It sounds like a terrific roadmap, thank you for sharing. In addition to his book, what do you recommend to us, in each of these categories:
- Reading – Fiction. I just love reading “unrealistic,” magical, speculative fiction. On the serious side, Ursula Le Guin and K. Jemisin – and on the lighter side, I like Charlaine Harris, she’s the author of the Sookie vampire series. She’s got a new series out – the Gunnie Rose series – that I’m reading right now, about an alternative United States history in which the country broke up. And so there are these separate nations on what is now the United States.
- Listening – I am loving two things. One is a group, Bird Tribe, led by Tony Moss, they do neo-medicine music. I’ve also been loving my husband Michael Jamanis’ music.
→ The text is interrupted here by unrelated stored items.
File: src/rtl/regfile_mp.sv
`timescale 1ns/1ps
// regfile_mp: parametrised register file with NUM_RD registered read ports, one byte-enabled write port and a sequenced bulk clear.
// Latency: reads 1 cycle (rd_data/rd_valid in the cycle after the request); a write is visible to the next cycle's read; a clear takes DEPTH cycles.
// Backpressure: none; wr/rd are dropped while busy=1 or en=0, and en=0 freezes the clear sweep. Optional macro REGFILE_MP_BYPASS_EN forwards same-cycle write data to a colliding read.
module regfile_mp #(
    parameter int DATA_W = 32,
    parameter int DEPTH  = 16,
    parameter int ADDR_W = $clog2(DEPTH),
    parameter int NUM_RD = 2
) (
    input  logic                     clk,
    input  logic                     rst,
    input  logic                     en,
    input  logic                     wr,
    input  logic [ADDR_W-1:0]        wr_addr,
    input  logic [DATA_W-1:0]        wr_data,
    input  logic [DATA_W/8-1:0]      wr_be,
    input  logic                     rd,
    input  logic [NUM_RD*ADDR_W-1:0] rd_addr,
    output logic [NUM_RD*DATA_W-1:0] rd_data,
    output logic                     rd_valid,
    input  logic                     clr_req,
    output logic                     busy
);

    localparam int NB = DATA_W / 8;

    typedef enum logic {
        ST_IDLE  = 1'b0,
        ST_CLEAR = 1'b1
    } state_t;

    state_t                   state;
    state_t                   state_nxt;
    logic [ADDR_W-1:0]        clr_cnt;
    logic [ADDR_W-1:0]        clr_cnt_nxt;
    logic                     clr_step;

    logic [DATA_W-1:0]        mem [DEPTH];

    logic                     idle;
    logic                     acc_clr;
    logic                     acc_wr;
    logic                     acc_rd;
    logic                     wr_in_range;
    logic [DATA_W-1:0]        wr_merged;
    logic [NUM_RD*DATA_W-1:0] rd_data_nxt;

    // Addresses past DEPTH exist only for non-power-of-two depths; widen before comparing.
    function automatic logic in_range(input logic [ADDR_W-1:0] a);
        return {{(32-ADDR_W){1'b0}}, a} < 32'(DEPTH);
    endfunction

    // A pending clear request takes the cycle: wr/rd arriving alongside it are dropped.
    assign idle        = (state == ST_IDLE);
    assign acc_clr     = en && clr_req && idle;
    assign acc_wr      = en && wr && idle && !clr_req;
    assign acc_rd      = en && rd && idle && !clr_req;
    assign wr_in_range = in_range(wr_addr);

    // Old entry with the enabled bytes replaced; used for the write and for forwarding.
    always_comb begin
        wr_merged = wr_in_range ? mem[wr_addr] : '0;
        for (int k = 0; k < NB; k++) begin
            if (wr_be[k]) begin
                wr_merged[8*k +: 8] = wr_data[8*k +: 8];
            end
        end
    end

    // Clear sequencer next state: one entry per enabled cycle, back to idle after the last entry.
    always_comb begin
        state_nxt   = state;
        clr_cnt_nxt = clr_cnt;
        clr_step    = 1'b0;
        case (state)
            ST_IDLE: begin
                if (acc_clr) begin
                    state_nxt   = ST_CLEAR;
                    clr_cnt_nxt = '0;
                end
            end
            ST_CLEAR: begin
                if (en) begin
                    clr_step = 1'b1;
                    if (clr_cnt == ADDR_W'(DEPTH - 1)) begin
                        state_nxt   = ST_IDLE;
                        clr_cnt_nxt = '0;
                    end else begin
                        clr_cnt_nxt = clr_cnt + 1'b1;
                    end
                end
            end
            default: begin
                state_nxt   = ST_IDLE;
                clr_cnt_nxt = '0;
            end
        endcase
    end

    // Sequencer state, sweep index and the registered busy flag (tracks the state register).
    always_ff @(posedge clk) begin
        if (rst) begin
            state   <= ST_IDLE;
            clr_cnt <= '0;
            busy    <= 1'b0;
        end else begin
            state   <= state_nxt;
            clr_cnt <= clr_cnt_nxt;
            busy    <= (state_nxt == ST_CLEAR);
        end
    end

    // Storage: reset clears everything, the sweep clears one entry, otherwise byte-merged writes.
    always_ff @(posedge clk) begin
        if (rst) begin
            for (int i = 0; i < DEPTH; i++) begin
                mem[i] <= '0;
            end
        end else if (clr_step) begin
            mem[clr_cnt] <= '0;
        end else if (acc_wr && wr_in_range) begin
            mem[wr_addr] <= wr_merged;
        end
    end

    // Per-port read mux; out-of-range ports return zero, colliding ports may see the new value.
    always_comb begin
        rd_data_nxt = '0;
        for (int p = 0; p < NUM_RD; p++) begin
            if (in_range(rd_addr[p*ADDR_W +: ADDR_W])) begin
                rd_data_nxt[p*DATA_W +: DATA_W] = mem[rd_addr[p*ADDR_W +: ADDR_W]];
`ifdef REGFILE_MP_BYPASS_EN
                if (acc_wr && wr_in_range && (rd_addr[p*ADDR_W +: ADDR_W] == wr_addr)) begin
                    rd_data_nxt[p*DATA_W +: DATA_W] = wr_merged;
                end
`endif
            end
        end
    end

    // Read output registers: data holds between accepted reads, valid is a one-cycle strobe.
    always_ff @(posedge clk) begin
        if (rst) begin
            rd_data  <= '0;
            rd_valid <= 1'b0;
        end else begin
            rd_valid <= acc_rd;
            if (acc_rd) begin
                rd_data <= rd_data_nxt;
            end
        end
    end

endmodule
- Eating – As local as you can. If you can eat something that is on the ground where you live, good. But if you can eat something that is growing nearby, good. Just try to eat as locally as possible, and as many veggies as possible – because again, it’s about that live energy coming inside of you.
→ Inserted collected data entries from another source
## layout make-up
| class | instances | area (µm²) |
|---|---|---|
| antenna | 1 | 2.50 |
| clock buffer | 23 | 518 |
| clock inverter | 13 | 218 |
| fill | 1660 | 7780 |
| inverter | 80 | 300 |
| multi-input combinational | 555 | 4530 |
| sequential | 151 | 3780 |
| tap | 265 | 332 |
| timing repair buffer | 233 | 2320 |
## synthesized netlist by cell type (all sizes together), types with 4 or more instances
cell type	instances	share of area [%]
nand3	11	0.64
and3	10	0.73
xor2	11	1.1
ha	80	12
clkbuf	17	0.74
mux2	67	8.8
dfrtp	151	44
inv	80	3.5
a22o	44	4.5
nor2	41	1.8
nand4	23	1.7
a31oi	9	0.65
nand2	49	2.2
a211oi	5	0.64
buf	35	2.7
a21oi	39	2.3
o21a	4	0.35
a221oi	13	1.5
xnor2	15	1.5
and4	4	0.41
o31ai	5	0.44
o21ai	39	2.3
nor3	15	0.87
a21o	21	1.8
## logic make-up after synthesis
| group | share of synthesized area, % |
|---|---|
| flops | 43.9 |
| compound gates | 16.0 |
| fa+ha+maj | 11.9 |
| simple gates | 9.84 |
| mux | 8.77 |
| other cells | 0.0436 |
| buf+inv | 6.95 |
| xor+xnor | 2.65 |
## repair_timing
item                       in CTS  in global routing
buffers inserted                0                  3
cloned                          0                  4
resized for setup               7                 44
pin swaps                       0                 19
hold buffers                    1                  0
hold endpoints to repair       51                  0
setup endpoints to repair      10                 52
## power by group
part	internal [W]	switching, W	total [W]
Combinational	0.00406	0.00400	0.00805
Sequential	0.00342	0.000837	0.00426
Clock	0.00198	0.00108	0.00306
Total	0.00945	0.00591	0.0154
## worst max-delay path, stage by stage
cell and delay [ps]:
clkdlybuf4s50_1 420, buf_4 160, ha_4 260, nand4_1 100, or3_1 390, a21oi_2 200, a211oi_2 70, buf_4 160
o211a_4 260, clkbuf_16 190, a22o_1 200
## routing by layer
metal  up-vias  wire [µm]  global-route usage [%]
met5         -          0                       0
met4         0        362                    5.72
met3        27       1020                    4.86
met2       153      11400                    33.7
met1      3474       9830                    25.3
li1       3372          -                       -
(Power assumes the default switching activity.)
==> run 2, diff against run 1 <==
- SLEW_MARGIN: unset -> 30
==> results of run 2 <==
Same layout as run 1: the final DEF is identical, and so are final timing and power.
- Watching – Watch how much time you spend on your cell phone, in particular. Ask yourself, how many times do you need to check your email a day, really? And do it the minimal amount. How many times do you need to check your messages a day? And really, do it a minimal amount.
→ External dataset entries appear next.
### config.mk
export PLATFORM = sky130hd
export DESIGN_NAME = agex_stage
export DESIGN_NICKNAME = d
export VERILOG_FILES = /design/src/rtl/agex_stage.sv
export SDC_FILE = /design/constraint.sdc
export NUM_CORES = 2
export LEC_CHECK = 0
export CORE_ASPECT_RATIO = 2
export CORE_UTILIZATION = 30
export DETAILED_ROUTE_END_ITERATION = 7
export GPL_ROUTABILITY_DRIVEN = 0
export GPL_TIMING_DRIVEN = 0
export PLACE_DENSITY = 0.58
export REMOVE_ABC_BUFFERS = 1
export SLEW_MARGIN = 20
export SYNTH_ARGS = -nofsm -noshare
export SYNTH_HDL_FRONTEND = slang
export SYNTH_SLANG_ARGS = --single-unit
### constraint.sdc
create_clock -name clk -period 15.8 [get_ports clk]
set_clock_uncertainty 0.1 [all_clocks]
set_input_delay 3.95 -clock clk [delete_from_list [all_inputs] [get_ports clk]]
set_output_delay 3.95 -clock clk [all_outputs]
set_load 0.005 [all_outputs]
### src/rtl/agex_stage.sv
// AGEX pipeline stage: ALU, branch/jump resolution and a 4-cycle multiply
// that stalls DE while busy. Every output comes straight from a flop.
module agex_stage (
  input  logic        clk,
  input  logic        reset,
  input  logic        de_valid,
  input  logic [3:0]  de_alu_op,
  input  logic [2:0]  de_br_type,
  input  logic [1:0]  de_jmp,
  input  logic        de_use_imm,
  input  logic [31:0] de_pc,
  input  logic [31:0] de_rs1_val,
  input  logic [31:0] de_rs2_val,
  input  logic [31:0] de_imm,
  input  logic [4:0]  de_rd,
  input  logic        de_wr_reg,
  input  logic [1:0]  de_mem_op,
  input  logic [31:0] de_inst_count,
  output logic        agex_stall,
  output logic        br_mispred,
  output logic [31:0] br_target,
  output logic        out_valid,
  output logic [31:0] out_result,
  output logic [31:0] out_st_data,
  output logic [4:0]  out_rd,
  output logic        out_wr_reg,
  output logic [1:0]  out_mem_op,
  output logic [31:0] out_inst_count
);

  typedef enum logic {IDLE, MUL_BUSY} state_e;

  localparam logic [3:0] OP_MUL  = 4'd10;
  localparam logic [1:0] MUL_CNT = 2'd3;

  state_e      state_q, state_d;
  logic [1:0]  cnt_q, cnt_d;
  logic [31:0] mul_a_q, mul_a_d, mul_b_q, mul_b_d;
  logic        pend_mis_q, pend_mis_d;
  logic [31:0] pend_tgt_q, pend_tgt_d;
  logic        stall_q, stall_d;
  logic        mis_q, mis_d;
  logic [31:0] tgt_q, tgt_d;
  logic        valid_q, valid_d;
  logic [31:0] result_q, result_d;
  logic [31:0] st_q, st_d;
  logic [4:0]  rd_q, rd_d;
  logic        wr_q, wr_d;
  logic [1:0]  mem_q, mem_d;
  logic [31:0] ic_q, ic_d;

  logic [31:0] op_b, alu_res, result, target, mul_prod;
  logic        jmp_link, taken, mispred, is_mul;

  // Combinational execute of the instruction currently presented by DE
  always_comb begin
    op_b     = de_use_imm ? de_imm : de_rs2_val;
    jmp_link = (de_jmp == 2'd1) || (de_jmp == 2'd2);
    alu_res  = 32'd0;
    case (de_alu_op)
      4'd0:  alu_res = de_rs1_val + op_b;
      4'd1:  alu_res = de_rs1_val - op_b;
      4'd2:  alu_res = de_rs1_val & op_b;
      4'd3:  alu_res = de_rs1_val | op_b;
      4'd4:  alu_res = de_rs1_val ^ op_b;
      4'd5:  alu_res = {31'd0, $signed(de_rs1_val) < $signed(op_b)};
      4'd6:  alu_res = {31'd0, de_rs1_val < op_b};
      4'd7:  alu_res = de_rs1_val << op_b[4:0];
      4'd8:  alu_res = de_rs1_val >> op_b[4:0];
      4'd9:  alu_res = $unsigned($signed(de_rs1_val) >>> op_b[4:0]);
      4'd11: alu_res = de_imm;
      4'd12: alu_res = de_pc + de_imm;
      default: alu_res = 32'd0;
    endcase
    taken = 1'b0;
    case (de_br_type)
      3'd1: taken = (de_rs1_val == de_rs2_val);
      3'd2: taken = (de_rs1_val != de_rs2_val);
      3'd3: taken = ($signed(de_rs1_val) <  $signed(de_rs2_val));
      3'd4: taken = ($signed(de_rs1_val) >= $signed(de_rs2_val));
      3'd5: taken = (de_rs1_val <  de_rs2_val);
      3'd6: taken = (de_rs1_val >= de_rs2_val);
      default: taken = 1'b0;
    endcase
    mispred  = taken || jmp_link;
    target   = (de_jmp == 2'd2) ? ((de_rs1_val + de_imm) & ~32'd1) : (de_pc + de_imm);
    result   = jmp_link ? (de_pc + 32'd4) : alu_res;
    is_mul   = (de_alu_op == OP_MUL) && !jmp_link;
    mul_prod = mul_a_q * mul_b_q;
  end

  // Next-state: accept in IDLE, count down the multiply in MUL_BUSY
  always_comb begin
    state_d    = state_q;
    cnt_d      = cnt_q;
    mul_a_d    = mul_a_q;
    mul_b_d    = mul_b_q;
    pend_mis_d = pend_mis_q;
    pend_tgt_d = pend_tgt_q;
    mis_d      = 1'b0;
    tgt_d      = tgt_q;
    valid_d    = 1'b0;
    result_d   = result_q;
    st_d       = st_q;
    rd_d       = rd_q;
    wr_d       = wr_q;
    mem_d      = mem_q;
    ic_d       = ic_q;
    case (state_q)
      IDLE: begin
        if (de_valid) begin
          st_d  = de_rs2_val;
          rd_d  = de_rd;
          wr_d  = de_wr_reg;
          mem_d = de_mem_op;
          ic_d  = de_inst_count;
          if (is_mul) begin
            state_d    = MUL_BUSY;
            cnt_d      = MUL_CNT;
            mul_a_d    = de_rs1_val;
            mul_b_d    = de_rs2_val;
            pend_mis_d = mispred;
            pend_tgt_d = target;
          end else begin
            valid_d  = 1'b1;
            result_d = result;
            mis_d    = mispred;
            if (mispred) tgt_d = target;
          end
        end
      end
      MUL_BUSY: begin
        if (cnt_q != 2'd0) begin
          cnt_d = cnt_q - 2'd1;
        end else begin
          state_d  = IDLE;
          valid_d  = 1'b1;
          result_d = mul_prod;
          // A redirect on a multiply is deferred so it lines up with its result
          mis_d    = pend_mis_q;
          if (pend_mis_q) tgt_d = pend_tgt_q;
        end
      end
      default: state_d = IDLE;
    endcase
    stall_d = (state_d == MUL_BUSY);
  end

  always_ff @(posedge clk or negedge reset) begin
    if (!reset) begin
      state_q    <= IDLE;
      cnt_q      <= 2'd0;
      mul_a_q    <= 32'd0;
      mul_b_q    <= 32'd0;
      pend_mis_q <= 1'b0;
      pend_tgt_q <= 32'd0;
      stall_q    <= 1'b0;
      mis_q      <= 1'b0;
      tgt_q      <= 32'd0;
      valid_q    <= 1'b0;
      result_q   <= 32'd0;
      st_q       <= 32'd0;
      rd_q       <= 5'd0;
      wr_q       <= 1'b0;
      mem_q      <= 2'd0;
      ic_q       <= 32'd0;
    end else begin
      state_q    <= state_d;
      cnt_q      <= cnt_d;
      mul_a_q    <= mul_a_d;
      mul_b_q    <= mul_b_d;
      pend_mis_q <= pend_mis_d;
      pend_tgt_q <= pend_tgt_d;
      stall_q    <= stall_d;
      mis_q      <= mis_d;
      tgt_q      <= tgt_d;
      valid_q    <= valid_d;
      result_q   <= result_d;
      st_q       <= st_d;
      rd_q       <= rd_d;
      wr_q       <= wr_d;
      mem_q      <= mem_d;
      ic_q       <= ic_d;
    end
  end

  assign agex_stall     = stall_q;
  assign br_mispred     = mis_q;
  assign br_target      = tgt_q;
  assign out_valid      = valid_q;
  assign out_result     = result_q;
  assign out_st_data    = st_q;
  assign out_rd         = rd_q;
  assign out_wr_reg     = wr_q;
  assign out_mem_op     = mem_q;
  assign out_inst_count = ic_q;

endmodule

After elaboration in Yosys (flattened, before gate mapping)
Cells that the tools add are included.
Storage, ports and cells
  register bits after elaboration: 238
  logic and storage cells: 106
  bits of input ports: 181
Cells by class
  muxes and demuxes: 31
  shifts and indexed selects: 3
  equal/unequal tests: 29
  add/sub/neg operators: 6
  bitwise logic cells: 4
  reductions and logical operators: 11
  $mul: 1
  magnitude comparators: 6
Operator list (count)
  one-hot mux 32 bit (12 select lines): 1
  2-to-1 mux 32 bit: 11
  less-than comparator 32 bit: 4
  one-hot mux 32 bit (2 select lines): 2
  adder 32 bit: 3
  greater-or-equal comparator 32 bit: 2
  adder 32 x 3 -> 32 bit (second input constant): 1
  bitwise AND 32 bit: 1
  == test 32 bit: 1
  multiplier 32 x 32 -> 32 bit: 1
  inequality test 32 bit: 1
  OR 32 bit: 1
  left shift 32 x 5 -> 32 bit: 1
  right shift 32 x 5 -> 32 bit: 1
  >>> shifter 32 x 5 -> 32 bit: 1
  subtractor 32 bit: 1
  XOR 32 bit: 1
  == test 4 bit (second input constant): 5
  == test 4 x 3 -> 1 bit (second input constant): 4
  inequality test 2 bit (second input constant): 6
  == test 3 bit (second input constant): 3
  2-to-1 mux 1 bit: 9
  AND reduction 3 bit: 3
  == test 4 x 2 -> 1 bit (second input constant): 2
  other kinds (19): 25

Logic depth before layout (Yosys ltp)
  word-level depth: 7
  gate-level depth with buffers: 28

Least setup slack after synthesis
Ideal clock, no wire load.
  kind: input to register
  start: input de_use_imm
  end: register result_q[22] (netlist: out_result[22])
  setup slack: 7697 ps
  stages on the path: 17
  data arrival time: 7884 ps
  required time: 15581 ps
  setup time: 119 ps
  cell sequence: buf_6 mux2i_4 buf_2 clkbuf_1 buf_2 ha_1 buf_2 a21oi_1 nor2_1 or4_1 nand3_1 a31oi_1 or2_0 a221o_1 a2111oi_1 o21ai_1 o21a_1
On the way
  cells in the longest elaborated chain, start to end: 7
Ends and longest elaborated chain
  start: declaration: line 10  | input logic de_use_imm,
  2-to-1 mux 32 bit (*): line 57  | op_b = de_use_imm ? de_imm : de_rs2_val;
  subtractor 32 bit (tied with other cells): line 62  | 4'd1: alu_res = de_rs1_val - op_b;
  one-hot mux 32 bit (12 select lines) (*): line 60  | case (de_alu_op)
  2-to-1 mux 32 bit (*): line 87  | result = jmp_link ? (de_pc + 32'd4) : alu_res;
  2-to-1 mux 32 bit (*): line 117  | if (is_mul) begin
  2-to-1 mux 32 bit (*): line 111  | if (de_valid) begin
  one-hot mux 32 bit (2 select lines) (*): line 109  | case (state_q)
  end signal: assignment: line 178  | result_q <= result_d;
  end: declaration: line 45  | logic [31:0] result_q, result_d;
Mark *: on every way between the ends. The rest lies on a longest branch, timed or not. The select of a mux whose other input is x is not followed.
A chain may end at the register's enable or synchronous reset.

Worst setup path in the final report
  start: input de_rs2_val[0]
  end: register result_q[22] (netlist: out_result[22])
On the way
  cells in the longest elaborated chain, start to end: 7
Ends and longest elaborated chain
  start: declaration: line 13  | input logic [31:0] de_rs2_val,
  2-to-1 mux 32 bit (*): line 57
  subtractor 32 bit (tied with other cells): line 62
  one-hot mux 32 bit (12 select lines) (*): line 60
  2-to-1 mux 32 bit (*): line 87
  2-to-1 mux 32 bit (*): line 117
  2-to-1 mux 32 bit (*): line 111
  one-hot mux 32 bit (2 select lines) (*): line 109
Marks and branches as above.

==> flow_summary.toml <==
[critical_path]
path_max_fanout = 20
worstPathRequired_ns = 16.25
worstPathArrival_ns = 10.34
r2r_end = "out_result[31]$_DFFE_PN0P_"
slowest_delay_ns = 0.92
r2r_start = "mul_a_q[9]$_DFFE_PN0P_"
slowest_stage = "clkdlybuf4s50_1"
worstSetupPathType = "in -> reg"
r2r_cells = 25
worst_setup_path_start_kind = "input port"
path_cells = "clkdlybuf4s50_1 -> mux2i_4 -> buf_16 -> inv_2 -> ha_1 -> fa_1 -> a21oi_1 -> nor2_1 -> or4_1 -> nand3_1 -> a31oi_1 -> or2_0 -> a221o_1 -> a2111oi_1 -> o21ai_1 -> o21a_1"
endpoint = "out_result[22]$_DFFE_PN0P_"
ff2ff_setup_slack_ns = 6.58
cp-end-kind = "flop"
startpoint = "de_rs2_val[0]"

[cts]
clock-root-buffer = "clkbuf_16"
htree_levels = 1
path_clk_slew_ns = 0.06
post_cts_buffers = 0
tritoncts.num_buffers = 30
cts.path.max_buffers = 3
cts_tree = "yes"
clk-insertion-delay-late_ns = 0.69
cts_sinks = 238
holdBufCountCts = 0
cts_resized = 0

[floorplan]
core_area_sq_um = 131000
ioPinCount = 320
die_x_microns = 260
die_area_sq_um = 134000
rows = 188
die_h_microns = 517
start_util_pct = 30.3

[sta]
setup_viol = 0
slew_violations = 0
period_minus_slack_ns = 9.90
max-slew-margin-rel_pct = 8.86
fmax_ghz = 0.101
final_hold_viol_count = 0
fin_ws_ns = 5.90
hold_slack_ns = 0.370
max_slew.worst_pin.slew_ns = 1.36
finalCritPeriodShare_pct = 62.7
finalSetupTns_ns = 0
rsz0062_at_grt = "no"

[logic_synthesis]
synth_edf_count = 0
synth_compound_area_share_pct = 18.3
synth_top_family_by_area = "adder cells"
avgSynthCellArea_sq_um = 8.13
synth.mux.area_fraction_pct = 5.10
synth.cell_area_sq_um = 39800
synth.distinct_cells = 91
synthCells = 4903
ys.flop_type = "dfrtp_1"
ys_seq_elements = 238
yosysWarnings = 0
synthAdderAreaFrac_pct = 30.6
yosysSeqAreaShare_pct = 14.9
synth-async-reset-ratio_pct = 100
synthXorXnorAreaFrac_pct = 3.85
synth-simple-area-share_pct = 19.3

[route]
vias = 38500
viasPerCell = 5.70
wirelength_microns = 180000
routedWlPerCell_microns = 26.6
ant_nets = 0
drtPass1Iterations = 6
drt-initial-drc-count = 3286
drc_errors = 0

[grt]
grt_pass1_vias = 40000
antenna_found_initial = 15
grt_pass1_wl_microns = 263000
grt_util_all_layers_pct = 26.8
grt_start_max_net_pins = 84
overflow = 0

[pwr]
p_leak_nw = 20.8
power.ir.vdd_worst_uv = 178
power_mw = 7.26
power_density_nw_per_um2 = 157

[run_status]
status = "complete, no violations"

[worst_hold_path]
min_path_type = "reg -> reg"

[job]
drv_cap = 0

[place]
pre_cts_slack_ns = 6.01
placedInstanceArea_sq_um = 45100
io_buffers = 319
dp_hpwl_microns = 140000

[cells_and_area]
syn2layout_area_growth_pct = 16.1
finalNetCount = 5926
fillers = 13600
drive_gt1_share_pct = 5.00
fin_area_sq_um = 46300
==> cell type report <==
type                       count  area (sq um)  share of cell area, %
clock buffer                  36           803                   1.74
sequential                   238          5980                   12.9
antenna                       12          30.0                 0.0649
timing repair buffer         376          4140                   8.95
tap                         1710          2140                   4.63
clock inverter                19           249                  0.538
inverter                     523          1970                   4.26
multi-input combinational   3848         30900                   66.9
==> worst min-delay path by stage <==
| stage | startpoint | to | slack, ns | cells after the start |
|---|---|---|---|---|
| after floorplan | pend_tgt_q[27]$_DFFE_PN0P_ | pend_tgt_q[27]$_DFFE_PN0P_ | 0.34 | 2 |
| after global placement | pend_tgt_q[27]$_DFFE_PN0P_ | pend_tgt_q[27]$_DFFE_PN0P_ | 0.35 | 2 |
| after detailed placement | out_inst_count[8]$_DFFE_PN0P_ | out_inst_count[8]$_DFFE_PN0P_ | 0.36 | 2 |
| after CTS | out_inst_count[23]$_DFFE_PN0P_ | out_inst_count[23]$_DFFE_PN0P_ | 0.38 | 2 |
| after global routing | out_inst_count[5]$_DFFE_PN0P_ | out_inst_count[5]$_DFFE_PN0P_ | 0.40 | 2 |
| final | out_inst_count[23]$_DFFE_PN0P_ | out_inst_count[23]$_DFFE_PN0P_ | 0.37 | 2 |
==> layer usage <==
layer | track usage, % | up-vias | routed length (microns)
met3 | 6.48 | 866 | 14100
met2 | 45.6 | 2108 | 87000
met4 | 25.9 | 4 | 20400
met1 | 26.2 | 18800 | 58000
met5 | 0 | - | 22
li1 | - | 16700 | -
==> where the power goes <==
| part | leakage [nW] | switching [mW] | internal (mW) | total (mW) |
|---|---|---|---|---|
| logic | 17.3 | 3.02 | 2.30 | 5.33 |
| registers | 2.94 | 0.358 | 0.789 | 1.15 |
| clock network | 0.509 | 0.356 | 0.433 | 0.789 |
==> critical path, delay by kind of cell <==
family	cells	cell delay, ns
buf+inv	3	1.34
fa+ha+maj	2	0.96
compound gates	6	1.77
mux	1	0.77
simple gates	4	1.48
==> placed cells by master (no fill, tap or decap), drive strengths merged, types with 20 or more instances in the layout <==
cell             n
or3             23
inv            527
a31oi           41
mux2i          128
o22ai           28
o21a            60
nand2          721
a22oi           30
o21bai          21
nor3            69
xor2            55
a21o            71
ha             316
nor2b           22
o211ai          60
and3            23
buf             59
dfrtp          238
o31ai           20
clkbuf          36
o21ai          304
nand2b          33
nand3           80
a2111oi         22
xnor2          120
clkdlybuf4s50  316
fa             412
a211oi          48
nand4           31
mux2            28
nor2           285
a21oi          253
and2           317
a221o           20
==> stage by stage <==
step                instances  util [%]
floorplan                4609         -
global placement         6638      33.4
detailed placement       6694      34.3
CTS                      6749      35.1
global route             6752      35.2
finish                   6762      35.2
==> logic make-up (layout without fill, tap and decap cells) <==
group / Yosys count / after routing
AOI/OAI and AO/OA: 1120 / 1120
xor gates and xnor gates: 175 / 175
buffers and inverters: 817 / 954
and+or+nand+nor: 1651 / 1651
DFF: 238 / 238
adders and majority gates: 728 / 728
muxes: 174 / 174
other: 0 / 12
==> synth_stat cells (12+ instances only) <==
master,instances,area share [%]
o21a_1,60,1.1
o21bai_1,21,0.40
xnor2_1,120,2.6
nand4_1,31,0.49
or3_1,23,0.36
nand2_1,721,6.8
a211o_1,14,0.31
a211oi_1,47,0.89
mux2i_1,125,3.1
nand3_1,80,1.0
nor2_1,285,2.7
nand2b_1,33,0.52
and3_1,23,0.36
a221o_1,20,0.50
buf_1,14,0.13
o211ai_1,60,1.1
o221ai_1,12,0.26
a21o_1,71,1.3
a22oi_1,30,0.57
a31oi_1,41,0.64
fa_1,412,21
buf_2,23,0.29
nor2b_1,22,0.35
clkbuf_1,247,2.3
inv_1,519,4.9
o22ai_1,28,0.44
and2_1,317,5.0
ha_1,316,9.9
o21ai_0,297,3.7
a2111oi_0,18,0.40
mux4_2,18,1.0
a221oi_1,16,0.35
xor2_1,55,1.2
dfrtp_1,238,15
nor3_1,69,0.87
a21oi_1,252,3.2
o31ai_1,19,0.36
mux2_2,27,0.76
Power figures use the tool's default switching activity.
- Laughing – For me, joy is about getting outside and appreciating who’s around you, non-humans who are around you. Some people say our “more-than-human kin.” Our more-than-human kin will make me laugh, and bring me joy. My dog makes me laugh, and gets me out of the house! The dogs in my second photo are Jessie the princess of healing and Jake, our minister of love who became an ancestor in July 2022.
- Wildcard – Lean in on some kind of divination tool or process. To make it through the period that we’re in, we’re going to need to rely on something other than the rational, conscious mind. So, whatever you feel comfortable with, I recommend you lean in on that. If there’s something attracting you that you’ve never done before but it’s got you curious, I recommend you walk towards it.